Question 7.12: The following particulars relate to a small inward flow radi......
The following particulars relate to a small inward flow radial gas turbine.
Rotor inlet tip diameter 92 mm
Rotor outlet tip diameter 64 mm
Rotor outlet hub diameter 26 mm
Ratio C_3/C_0 0.447
Ratio U_2/C_0 (ideal) 0.707
Blade rotational speed 30,500 rpm
Density at impeller exit 1.75 kg/m³
Determine
(1) The dimensionless specific speed of the turbine.
(2) The volume flow rate at impeller outlet.

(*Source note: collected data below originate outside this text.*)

**src/ctc_pkg.sv**
```systemverilog
// Shared types and constants for the C-like token classifier.
package ctc_pkg;

	// Scanner mode kept between bytes.
	typedef enum logic [3:0] {
		M_IDLE       = 4'd0,
		M_IDENT      = 4'd1,
		M_NUMBER     = 4'd2,
		M_STR        = 4'd3,
		M_STR_ESC    = 4'd4,
		M_CHAR_OPEN  = 4'd5,
		M_CHAR_ESC   = 4'd6,
		M_CHAR_CLOSE = 4'd7,
		M_OP1        = 4'd8
	} lex_mode_t;

	// Token class carried with every tagged byte.
	typedef enum logic [3:0] {
		K_IDENT   = 4'd0,
		K_NUMBER  = 4'd1,
		K_STRING  = 4'd2,
		K_CHAR    = 4'd3,
		K_OPER    = 4'd4,
		K_PUNCT   = 4'd5,
		K_NEWLINE = 4'd6,
		K_UNKNOWN = 4'd7,
		K_SPACE   = 4'd8
	} kind_t;

	// One source byte.
	typedef struct packed {
		logic [7:0] data_byte;
		logic       source_end;
	} src_item_t;

	// One tagged byte.
	typedef struct packed {
		logic [7:0] out_byte;
		kind_t      token_kind;
		logic       token_first;
		logic       token_last;
		logic       in_text;
		logic       run_last;
		logic       stream_done;
	} tag_item_t;

	// Classification of one byte in the current mode.
	typedef struct packed {
		kind_t     kind;
		logic      first;
		logic      text;
		lex_mode_t next_mode;
	} tag_info_t;

	// Result queue sizing.
	localparam int unsigned QDEPTH = 4;
	localparam int unsigned QPTR_W = $clog2(QDEPTH);
	localparam int unsigned QCNT_W = $clog2(QDEPTH + 1);

endpackage

```
**src/ctc_classify.sv**
```systemverilog
// Byte classifier: token class, start mark, text mark and next scanner mode.
module ctc_classify (
	input  ctc_pkg::lex_mode_t mode,
	input  logic [7:0]         data_byte,
	output ctc_pkg::tag_info_t info
);
	import ctc_pkg::*;

	function automatic logic is_alpha(input logic [7:0] b);
		return (b >= "a" && b <= "z") || (b >= "A" && b <= "Z");
	endfunction

	function automatic logic is_digit(input logic [7:0] b);
		return b >= "0" && b <= "9";
	endfunction

	function automatic logic is_word(input logic [7:0] b);
		return is_alpha(b) || is_digit(b) || b == "_";
	endfunction

	// Space, tab, vertical tab, form feed and carriage return.
	function automatic logic is_blank(input logic [7:0] b);
		return b == 8'h20 || (b >= 8'h09 && b <= 8'h0D && b != 8'h0A);
	endfunction

	function automatic logic is_op(input logic [7:0] b);
		return b == "+" || b == "-" || b == "*" || b == "/" || b == "=" || b == "%" ||
			b == "!" || b == "<" || b == ">" || b == "|" || b == "&" || b == "^";
	endfunction

	function automatic logic is_delim(input logic [7:0] b);
		return b == "(" || b == ")" || b == "{" || b == "}" || b == "," || b == "." ||
			b == ";" || b == "[" || b == "]";
	endfunction

	function automatic tag_info_t mk(input kind_t k, input logic f, input logic t,
			input lex_mode_t m);
		tag_info_t r;
		r.kind      = k;
		r.first     = f;
		r.text      = t;
		r.next_mode = m;
		return r;
	endfunction

	// Classification of a byte that opens a new token.
	function automatic tag_info_t start_token(input logic [7:0] b);
		tag_info_t r;
		if (b == 8'h0A) begin
			r = mk(K_NEWLINE, 1'b1, 1'b1, M_IDLE);
		end else if (is_blank(b)) begin
			r = mk(K_SPACE, 1'b0, 1'b0, M_IDLE);
		end else if (is_alpha(b) || b == "_") begin
			r = mk(K_IDENT, 1'b1, 1'b1, M_IDENT);
		end else if (is_digit(b)) begin
			r = mk(K_NUMBER, 1'b1, 1'b1, M_NUMBER);
		end else if (b == 8'h22) begin
			r = mk(K_STRING, 1'b1, 1'b0, M_STR);
		end else if (b == 8'h27) begin
			r = mk(K_CHAR, 1'b1, 1'b0, M_CHAR_OPEN);
		end else if (is_op(b)) begin
			r = mk(K_OPER, 1'b1, 1'b1, M_OP1);
		end else if (is_delim(b)) begin
			r = mk(K_PUNCT, 1'b1, 1'b1, M_IDLE);
		end else begin
			r = mk(K_UNKNOWN, 1'b1, 1'b1, M_IDLE);
		end
		return r;
	endfunction

	always_comb begin
		unique case (mode)
			M_IDENT: begin
				info = is_word(data_byte) ? mk(K_IDENT, 1'b0, 1'b1, M_IDENT)
					: start_token(data_byte);
			end
			M_NUMBER: begin
				info = (is_digit(data_byte) || data_byte == ".")
					? mk(K_NUMBER, 1'b0, 1'b1, M_NUMBER) : start_token(data_byte);
			end
			M_STR: begin
				if (data_byte == 8'h22) begin
					info = mk(K_STRING, 1'b0, 1'b0, M_IDLE);
				end else if (data_byte == 8'h5C) begin
					info = mk(K_STRING, 1'b0, 1'b1, M_STR_ESC);
				end else begin
					info = mk(K_STRING, 1'b0, 1'b1, M_STR);
				end
			end
			M_STR_ESC: begin
				info = mk(K_STRING, 1'b0, 1'b1, M_STR);
			end
			M_CHAR_OPEN: begin
				info = mk(K_CHAR, 1'b0, 1'b1,
					(data_byte == 8'h5C) ? M_CHAR_ESC : M_CHAR_CLOSE);
			end
			M_CHAR_ESC: begin
				info = mk(K_CHAR, 1'b0, 1'b1, M_CHAR_CLOSE);
			end
			M_CHAR_CLOSE: begin
				info = (data_byte == 8'h27) ? mk(K_CHAR, 1'b0, 1'b0, M_IDLE)
					: start_token(data_byte);
			end
			M_OP1: begin
				info = is_op(data_byte) ? mk(K_OPER, 1'b0, 1'b1, M_IDLE)
					: start_token(data_byte);
			end
			default: begin
				info = start_token(data_byte);
			end
		endcase
	end

endmodule

```
**src/ctc_out_fifo.sv**
```systemverilog
// Result queue that takes up to two tagged bytes per cycle and gives one per cycle while tag_ready is high.
module ctc_out_fifo (
	input  logic               clk,
	input  logic               arst_n,
	input  logic [1:0]         push_n,
	input  ctc_pkg::tag_item_t wr_a,
	input  ctc_pkg::tag_item_t wr_b,
	output logic               room2,
	output logic               tag_valid,
	input  logic               tag_ready,
	output ctc_pkg::tag_item_t tag_data
);
	import ctc_pkg::*;

	tag_item_t          mem_q [QDEPTH];
	logic [QPTR_W-1:0]  wr_ptr_q;
	logic [QPTR_W-1:0]  rd_ptr_q;
	logic [QCNT_W-1:0]  cnt_q;
	logic               pop;

	assign tag_valid = cnt_q != '0;
	assign pop       = tag_valid && tag_ready;
	assign tag_data  = mem_q[rd_ptr_q];
	assign room2     = cnt_q <= QCNT_W'(QDEPTH - 2);

	always_ff @(posedge clk) begin
		if (push_n != 2'd0) begin
			mem_q[wr_ptr_q] <= wr_a;
		end
		if (push_n == 2'd2) begin
			mem_q[QPTR_W'(wr_ptr_q + 1'b1)] <= wr_b;
		end
	end

	always_ff @(posedge clk or negedge arst_n) begin
		if (!arst_n) begin
			wr_ptr_q <= '0;
			rd_ptr_q <= '0;
			cnt_q    <= '0;
		end else begin
			wr_ptr_q <= QPTR_W'(wr_ptr_q + QPTR_W'(push_n));
			rd_ptr_q <= QPTR_W'(rd_ptr_q + QPTR_W'(pop));
			cnt_q    <= QCNT_W'(cnt_q + QCNT_W'(push_n) - QCNT_W'(pop));
		end
	end

`ifndef SYNTH
	a_cnt_bound: assert property (@(posedge clk) disable iff (!arst_n)
		cnt_q <= QCNT_W'(QDEPTH))
		else $error("result queue count out of range");

	a_pop_only: assert property (@(posedge clk) disable iff (!arst_n)
		pop && push_n == 2'd0 |=> cnt_q == QCNT_W'($past(cnt_q) - 1'b1))
		else $error("result queue count did not drop on a pop");

	a_push_two: assert property (@(posedge clk) disable iff (!arst_n)
		!pop && push_n == 2'd2 |=> cnt_q == QCNT_W'($past(cnt_q) + 2'd2))
		else $error("result queue count did not rise by two");
`endif

endmodule

```
**src/c_like_token_classifier.sv**
```systemverilog
// Top level of the C-like token classifier: scanner state, tagging and result queue.
//
// Source text enters one byte per transaction on the src channel (src_valid,
// src_ready, src_data), with source_end set on the final byte. Every byte
// comes back on the tag channel (tag_valid, tag_ready, tag_data), tagged with
// its token class, token start and end marks and whether it is token text.
// A byte is held until the next byte is seen, since only then is it known
// whether the byte ends its token; so a byte's result enters the result queue
// when the following byte is accepted, and is offered on the tag channel
// from the registered queue. The final byte of a source releases the held
// byte, if any, and the final byte itself at once, the latter with stream_done set.
// A new byte can be accepted in every cycle while src_ready is high; sustained
// throughput is one byte per cycle while the receiver keeps up, limited by the
// single read port of the four-entry result queue. src_ready drops only while
// the queue lacks room for two results, as on a receiver stall on the tag channel.
// Reset clears the scanner to idle between tokens, drops any held byte and
// empties the result queue. After a final byte the scanner starts a new
// source from idle.
module c_like_token_classifier (
	input  logic               clk,
	input  logic               arst_n,
	input  logic               src_valid,
	output logic               src_ready,
	input  ctc_pkg::src_item_t src_data,
	output logic               tag_valid,
	input  logic               tag_ready,
	output ctc_pkg::tag_item_t tag_data
);
	import ctc_pkg::*;

	// Scanner state and the byte waiting for its lookahead.
	lex_mode_t  mode_q;
	logic       held_valid_q;
	logic [7:0] held_byte_q;
	kind_t      held_kind_q;
	logic       held_first_q;
	logic       held_in_text_q;

	tag_info_t  info;
	logic       accept;
	logic       last_byte;
	logic       continues;
	logic       room2;
	logic [1:0] push_n;
	tag_item_t  held_item;
	tag_item_t  end_item;
	tag_item_t  wr_a;

	ctc_classify u_classify (
		.mode      (mode_q),
		.data_byte (src_data.data_byte),
		.info      (info)
	);

	assign src_ready = room2;
	assign accept    = src_valid && src_ready;
	assign last_byte = src_data.source_end;

	// The new byte extends the held byte's token when it is neither a token
	// start nor whitespace; otherwise the held byte closes its token.
	assign continues = !info.first && info.kind != K_SPACE;

	always_comb begin
		held_item.out_byte    = held_byte_q;
		held_item.token_kind  = held_kind_q;
		held_item.token_first = held_first_q;
		held_item.token_last  = held_kind_q != K_SPACE && !continues;
		held_item.in_text     = held_in_text_q;
		held_item.run_last    = !last_byte;
		held_item.stream_done = 1'b0;

		// On the final byte, the byte itself closes whatever token it is in.
		end_item.out_byte    = src_data.data_byte;
		end_item.token_kind  = info.kind;
		end_item.token_first = info.first;
		end_item.token_last  = info.kind != K_SPACE;
		end_item.in_text     = info.text;
		end_item.run_last    = 1'b1;
		end_item.stream_done = 1'b1;
	end

	// The held byte always goes first; the final byte follows it, or goes
	// alone when nothing is held.
	assign wr_a   = held_valid_q ? held_item : end_item;
	assign push_n = accept ? (2'(held_valid_q) + 2'(last_byte)) : 2'd0;

	always_ff @(posedge clk or negedge arst_n) begin
		if (!arst_n) begin
			mode_q         <= M_IDLE;
			held_valid_q   <= 1'b0;
			held_byte_q    <= '0;
			held_kind_q    <= K_IDENT;
			held_first_q   <= 1'b0;
			held_in_text_q <= 1'b0;
		end else if (accept) begin
			if (last_byte) begin
				mode_q         <= M_IDLE;
				held_valid_q   <= 1'b0;
				held_byte_q    <= '0;
				held_kind_q    <= K_IDENT;
				held_first_q   <= 1'b0;
				held_in_text_q <= 1'b0;
			end else begin
				mode_q         <= info.next_mode;
				held_valid_q   <= 1'b1;
				held_byte_q    <= src_data.data_byte;
				held_kind_q    <= info.kind;
				held_first_q   <= info.first;
				held_in_text_q <= info.text;
			end
		end
	end

	ctc_out_fifo u_out_fifo (
		.clk       (clk),
		.arst_n    (arst_n),
		.push_n    (push_n),
		.wr_a      (wr_a),
		.wr_b      (end_item),
		.room2     (room2),
		.tag_valid (tag_valid),
		.tag_ready (tag_ready),
		.tag_data  (tag_data)
	);

`ifndef SYNTH
	a_end_clears: assert property (@(posedge clk) disable iff (!arst_n)
		accept && last_byte |=> !held_valid_q && mode_q == M_IDLE)
		else $error("scanner not idle after the final byte");

	a_byte_held: assert property (@(posedge clk) disable iff (!arst_n)
		accept && !last_byte |=> held_valid_q)
		else $error("accepted byte was not held");

	a_done_ends_run: assert property (@(posedge clk) disable iff (!arst_n)
		tag_valid && tag_data.stream_done |-> tag_data.run_last)
		else $error("stream end result does not close its run");
`endif

endmodule
```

(3) The power developed by the turbine.
(1) Dimensionless specific speed is
N_s = 0.336 \left(\frac{C_3} {C_0}\right)^{\frac{1}{2}}\left(\frac{A_3} {A_d}\right)^{\frac{1}{2}} , rev
Now
A_3 = \frac{\pi (D^2_{3t} – D^2_{3h})}{4}
= \frac{\pi(0.064^2 – 0.026^2)}{4} = (2.73)(10^{-3}) m²
A_d = \frac{\pi D_2^2} {4} = \frac{\pi}{4} (0.092^2) = (6.65)(10^{-3}) m²
Dimensionless specific speed
N_s = 0.336 =\left(\frac{[0.447][2.73]} {6.65}\right)^{\frac{1}{2}}
= 0.144 rev
= 0.904 rad
(2) The flow rate at outlet for the ideal turbine is given by Eq. (7.54).
N_s = 0.18\left(\frac{Q_3} {ND^3_2}\right)^{1/2} , rev (7.54)
N_s = 0.18\left(\frac{Q_3} {ND^3_2}\right)^{1/2}
0.144 = 0.18\left(\frac{[Q_3][60]}{[30,500][0.092^3]}\right)^{1/2}
Hence
Q_3 = 0.253 m³ /s
(3) The power developed by the turbine is given by
W_t = \dot{m}U^2_3
= ρ_3Q_3U^2_3
= 1.75 × 0.253 × \left(\frac{\pi ND_2}{60}\right)^2
= 1.75 × 0.253 × \left(\frac{[\pi][30,500][0.092]}{60}\right)^2
= 9.565 kW